Effects of the impact angle on the coefficient of restitution based on a
medium-scale laboratory test
Abstract. The reliability of a computer program simulating rockfall trajectory depends on the ascertainment of reasonable values for the coefficients of restitution, which typically vary with the kinematic parameters and terrain conditions. The effects of the impact angle on the coefficients of restitution have been identified and studied using laboratory experiments. However, the laboratory tests performed to date have largely been limited to a small scale. This paper presents the results of a medium-scale laboratory test on the coefficients of restitution for spherical polyhedrons impacting concrete slabs. The specimens were made of natural limestone, and the motion trajectories were recorded by a 3D motion capture system.
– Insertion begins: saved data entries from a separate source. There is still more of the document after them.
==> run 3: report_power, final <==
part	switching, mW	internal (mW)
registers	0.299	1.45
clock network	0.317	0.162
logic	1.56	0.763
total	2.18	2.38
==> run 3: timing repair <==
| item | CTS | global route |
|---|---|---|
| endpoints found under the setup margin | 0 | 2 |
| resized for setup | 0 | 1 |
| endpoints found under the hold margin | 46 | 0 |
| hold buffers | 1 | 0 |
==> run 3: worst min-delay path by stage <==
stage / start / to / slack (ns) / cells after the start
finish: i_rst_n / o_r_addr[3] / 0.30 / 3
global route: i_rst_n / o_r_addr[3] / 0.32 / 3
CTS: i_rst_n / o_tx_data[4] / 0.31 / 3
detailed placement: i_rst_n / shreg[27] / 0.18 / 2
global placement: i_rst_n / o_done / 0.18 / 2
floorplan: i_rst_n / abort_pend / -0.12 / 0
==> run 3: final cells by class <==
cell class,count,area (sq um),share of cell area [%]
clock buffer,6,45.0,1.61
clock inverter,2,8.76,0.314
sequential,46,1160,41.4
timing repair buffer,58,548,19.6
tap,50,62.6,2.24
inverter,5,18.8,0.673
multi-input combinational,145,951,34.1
[src/rtl/gpu_ring_stop.sv]
// Per-GPU ring network stop: buffers GPU injections and upstream ring flits,
// ejects flits addressed to this node and merges everything else onto the ring.
module gpu_ring_stop #(
    parameter int unsigned NODE_ID    = 7,
    parameter int unsigned INJ_DEPTH  = 4,
    parameter int unsigned PASS_DEPTH = 2,
    parameter int unsigned STARVE_MAX = 8
) (
    input  logic                       ACLK,
    input  logic                       ARESET,
    input  logic [15:0]                inj_data,
    input  logic                       inj_valid,
    output logic                       inj_ready,
    output logic [15:0]                ej_data,
    output logic                       ej_valid,
    input  logic                       ej_ready,
    input  logic [15:0]                ring_in_data,
    input  logic                       ring_in_valid,
    output logic                       ring_in_ready,
    output logic [15:0]                ring_out_data,
    output logic                       ring_out_valid,
    input  logic                       ring_out_ready,
    output logic [$clog2(INJ_DEPTH):0] inj_level,
    output logic [15:0]                ej_count
);

    localparam int unsigned IAW = $clog2(INJ_DEPTH);
    localparam int unsigned PAW = $clog2(PASS_DEPTH);
    localparam int unsigned SW  = $clog2(STARVE_MAX + 1);

    localparam logic [5:0]    NODE       = 6'(NODE_ID);
    localparam logic [IAW:0]  INJ_FULL   = (IAW + 1)'(INJ_DEPTH);
    localparam logic [PAW:0]  PASS_FULL  = (PAW + 1)'(PASS_DEPTH);
    localparam logic [SW-1:0] STARVE_LIM = SW'(STARVE_MAX);

    logic [15:0]    inj_mem  [INJ_DEPTH];
    logic [15:0]    pass_mem [PASS_DEPTH];

    logic [IAW-1:0] inj_wr_q, inj_wr_d, inj_rd_q, inj_rd_d;
    logic [IAW:0]   inj_cnt_q, inj_cnt_d;
    logic [PAW-1:0] pass_wr_q, pass_wr_d, pass_rd_q, pass_rd_d;
    logic [PAW:0]   pass_cnt_q, pass_cnt_d;

    logic           ro_valid_q, ro_valid_d;
    logic [15:0]    ro_data_q, ro_data_d;
    logic           ej_valid_q, ej_valid_d;
    logic [15:0]    ej_data_q, ej_data_d;
    logic [15:0]    ej_count_q, ej_count_d;
    logic [SW-1:0]  starve_q, starve_d;

    logic           inj_push, inj_pop, pass_push, pass_pop;
    logic [15:0]    inj_head, pass_head;
    logic           inj_to_ej, inj_to_ring, pass_to_ej, pass_to_ring;
    logic           ro_open, ej_open, inj_forced;
    logic           ro_take_inj, ro_take_pass, ej_take_inj, ej_take_pass;

    // Readies are held low for the whole reset cycle so no flit slips in.
    assign inj_ready     = !ARESET && (inj_cnt_q != INJ_FULL);
    assign ring_in_ready = !ARESET && (pass_cnt_q != PASS_FULL);
    assign inj_push      = inj_valid && inj_ready;
    assign pass_push     = ring_in_valid && ring_in_ready;

    assign inj_head      = inj_mem[inj_rd_q];
    assign pass_head     = pass_mem[pass_rd_q];
    assign inj_to_ej     = (inj_cnt_q != '0) && (inj_head[15:10] == NODE);
    assign inj_to_ring   = (inj_cnt_q != '0) && (inj_head[15:10] != NODE);
    assign pass_to_ej    = (pass_cnt_q != '0) && (pass_head[15:10] == NODE);
    assign pass_to_ring  = (pass_cnt_q != '0) && (pass_head[15:10] != NODE);

    assign ro_open       = !ro_valid_q || ring_out_ready;
    assign ej_open       = !ej_valid_q || ej_ready;

    // Pass traffic normally owns the ring; a starved injector takes one slot.
    assign inj_forced    = inj_to_ring && (starve_q == STARVE_LIM);
    assign ro_take_inj   = ro_open && inj_to_ring && (inj_forced || !pass_to_ring);
    assign ro_take_pass  = ro_open && pass_to_ring && !inj_forced;
    assign ej_take_pass  = ej_open && pass_to_ej;
    assign ej_take_inj   = ej_open && inj_to_ej && !pass_to_ej;

    assign inj_pop       = ro_take_inj || ej_take_inj;
    assign pass_pop      = ro_take_pass || ej_take_pass;

    assign ring_out_valid = ro_valid_q;
    assign ring_out_data  = ro_data_q;
    assign ej_valid       = ej_valid_q;
    assign ej_data        = ej_data_q;
    assign ej_count       = ej_count_q;
    assign inj_level      = inj_cnt_q;

    always_comb begin
        // NOTE: every signal driven here gets a default first so no latch is inferred.
        inj_wr_d   = inj_wr_q;
        inj_rd_d   = inj_rd_q;
        pass_wr_d  = pass_wr_q;
        pass_rd_d  = pass_rd_q;
        ro_data_d  = ro_data_q;
        ej_data_d  = ej_data_q;
        ej_count_d = ej_count_q;
        starve_d   = starve_q;
        ro_valid_d = ro_valid_q && !ring_out_ready;
        ej_valid_d = ej_valid_q && !ej_ready;

        if (inj_push)  inj_wr_d  = inj_wr_q + IAW'(1);
        if (inj_pop)   inj_rd_d  = inj_rd_q + IAW'(1);
        if (pass_push) pass_wr_d = pass_wr_q + PAW'(1);
        if (pass_pop)  pass_rd_d = pass_rd_q + PAW'(1);
        inj_cnt_d  = inj_cnt_q + (IAW + 1)'(inj_push) - (IAW + 1)'(inj_pop);
        pass_cnt_d = pass_cnt_q + (PAW + 1)'(pass_push) - (PAW + 1)'(pass_pop);

        if (ro_take_inj) begin
            ro_valid_d = 1'b1;
            ro_data_d  = inj_head;
        end else if (ro_take_pass) begin
            ro_valid_d = 1'b1;
            ro_data_d  = pass_head;
        end

        if (ej_take_pass || ej_take_inj) begin
            ej_valid_d = 1'b1;
            ej_data_d  = ej_take_pass ? pass_head : inj_head;
            ej_count_d = ej_count_q + 16'd1;
        end

        // Starvation only advances in cycles where ring_out could accept a flit.
        if (ro_open) begin
            if (!inj_to_ring || ro_take_inj) begin
                starve_d = '0;
            end else if (starve_q != STARVE_LIM) begin
                starve_d = starve_q + SW'(1);
            end
        end
    end

    // NOTE: state updates use non-blocking assignments so every flop samples pre-edge values.
    always_ff @(posedge ACLK) begin
        if (ARESET) begin
            inj_wr_q   <= '0;
            inj_rd_q   <= '0;
            inj_cnt_q  <= '0;
            pass_wr_q  <= '0;
            pass_rd_q  <= '0;
            pass_cnt_q <= '0;
            ro_valid_q <= 1'b0;
            ro_data_q  <= '0;
            ej_valid_q <= 1'b0;
            ej_data_q  <= '0;
            ej_count_q <= '0;
            starve_q   <= '0;
        end else begin
            inj_wr_q   <= inj_wr_d;
            inj_rd_q   <= inj_rd_d;
            inj_cnt_q  <= inj_cnt_d;
            pass_wr_q  <= pass_wr_d;
            pass_rd_q  <= pass_rd_d;
            pass_cnt_q <= pass_cnt_d;
            ro_valid_q <= ro_valid_d;
            ro_data_q  <= ro_data_d;
            ej_valid_q <= ej_valid_d;
            ej_data_q  <= ej_data_d;
            ej_count_q <= ej_count_d;
            starve_q   <= starve_d;
        end
    end

    // NOTE: FIFO storage has no reset; emptied pointers/counts make stale entries unreachable.
    always_ff @(posedge ACLK) begin
        if (inj_push)  inj_mem[inj_wr_q]   <= inj_data;
        if (pass_push) pass_mem[pass_wr_q] <= ring_in_data;
    end

endmodule
File: config.mk
export PLATFORM = sky130hd
export DESIGN_NAME = sync_account_requester
export DESIGN_NICKNAME = d
export VERILOG_FILES = /design/src/rtl/sync_account_requester_pkg.sv /design/src/rtl/sync_account_requester_rr_arbiter.sv /design/src/rtl/sync_account_requester.sv
export SDC_FILE = /design/constraint.sdc
export NUM_CORES = 1
export LEC_CHECK = 0
export ABC_AREA = 1
export CAP_MARGIN = 20
export CORE_UTILIZATION = 55
export CTS_BUF_LIST = sky130_fd_sc_hd__clkbuf_8
export DETAILED_ROUTE_END_ITERATION = 7
export GPL_TIMING_DRIVEN = 0
export PLACE_DENSITY_LB_ADDON = 0.25
export SYNTH_ARGS = -nofsm -noshare
export SYNTH_HDL_FRONTEND = slang
export SYNTH_SLANG_ARGS = --single-unit
File: constraint.sdc
create_clock -name clk -period 5.74 [get_ports clk]
set_clock_uncertainty 0.15 [all_clocks]
set_input_delay 0.574 -clock clk [delete_from_list [all_inputs] [get_ports clk]]
set_output_delay 0.574 -clock clk [all_outputs]
set_load 0.02 [all_outputs]
File: src/rtl/sync_account_requester_pkg.sv
// Shared types for the barrier synchronization requester: barrier/count types,
// account and release message formats, and the per-thread requester state.
`ifndef TILE_COUNT
`define TILE_COUNT 16
`endif

package sync_account_requester_pkg;

  localparam int unsigned TILE_COUNT = `TILE_COUNT;
  localparam int unsigned TILE_ID_W  = (TILE_COUNT > 1) ? $clog2(TILE_COUNT) : 1;
  localparam int unsigned BARRIER_W  = 8;
  localparam int unsigned CNT_W      = 8;

  typedef logic [BARRIER_W-1:0] barrier_t;
  typedef logic [CNT_W-1:0]     cnt_barrier_t;
  typedef logic [TILE_ID_W-1:0] tile_id_t;

  typedef struct packed {
    barrier_t     id_barrier;
    cnt_barrier_t cnt_setup;
    tile_id_t     tile_id_source;
  } sync_account_message_t;

  typedef struct packed {
    barrier_t id_barrier;
  } sync_release_message_t;

  typedef enum logic [1:0] {
    IDLE,
    PENDING,
    WAIT_RELEASE
  } sar_state_t;

  // Barriers are homed by their low ID bits.
  function automatic tile_id_t home_tile(input barrier_t id);
    return id[TILE_ID_W-1:0];
  endfunction

endpackage

File: src/rtl/sync_account_requester_rr_arbiter.sv
// Round-robin arbiter: one-hot grant over N requests; the priority pointer
// moves to grant+1 whenever update_i is asserted.
module rr_arbiter #(
  parameter int unsigned N = 8
) (
  input  logic         clk,
  input  logic         reset,
  input  logic [N-1:0] req_i,
  input  logic         update_i,
  output logic [N-1:0] grant_o
);

  localparam int unsigned IW = (N > 1) ? $clog2(N) : 1;

  logic [IW-1:0] ptr_q, ptr_d;
  logic [IW-1:0] gnt_idx;
  logic          found;

  // First pass scans from the pointer upward; second pass wraps to index 0.
  always_comb begin
    grant_o = '0;
    gnt_idx = '0;
    found   = 1'b0;
    for (int unsigned j = 0; j < N; j++) begin
      if (!found && (j >= 32'(ptr_q)) && req_i[j]) begin
        grant_o[j] = 1'b1;
        gnt_idx    = IW'(j);
        found      = 1'b1;
      end
    end
    for (int unsigned j = 0; j < N; j++) begin
      if (!found && req_i[j]) begin
        grant_o[j] = 1'b1;
        gnt_idx    = IW'(j);
        found      = 1'b1;
      end
    end
  end

  always_comb begin
    ptr_d = ptr_q;
    if (update_i && found) begin
      ptr_d = (gnt_idx == IW'(N - 1)) ? '0 : gnt_idx + IW'(1);
    end
  end

  always_ff @(posedge clk or posedge reset) begin
    if (reset) ptr_q <= '0;
    else       ptr_q <= ptr_d;
  end

endmodule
The normal coefficient of restitution Rn and the impact angle α are highly correlated. Comparisons between the results of existing tests and our experiments demonstrate that certain general rules regarding the effect of the impact angle hold regardless of the test scales and conditions. Increasing the impact angle will induce reductions in the values of Rn and the energy coefficient of restitution RE, whereas it will have a significant impact on the tangential coefficient of restitution Rt. A small impact angle will likely cause the rebound angle to exceed the impact angle, which typically causes a higher Rn and lower RE. This phenomenon leads to extreme scatter in the measured data under the conditions of a small impact angle and hinders the prediction of the rockfall trajectory.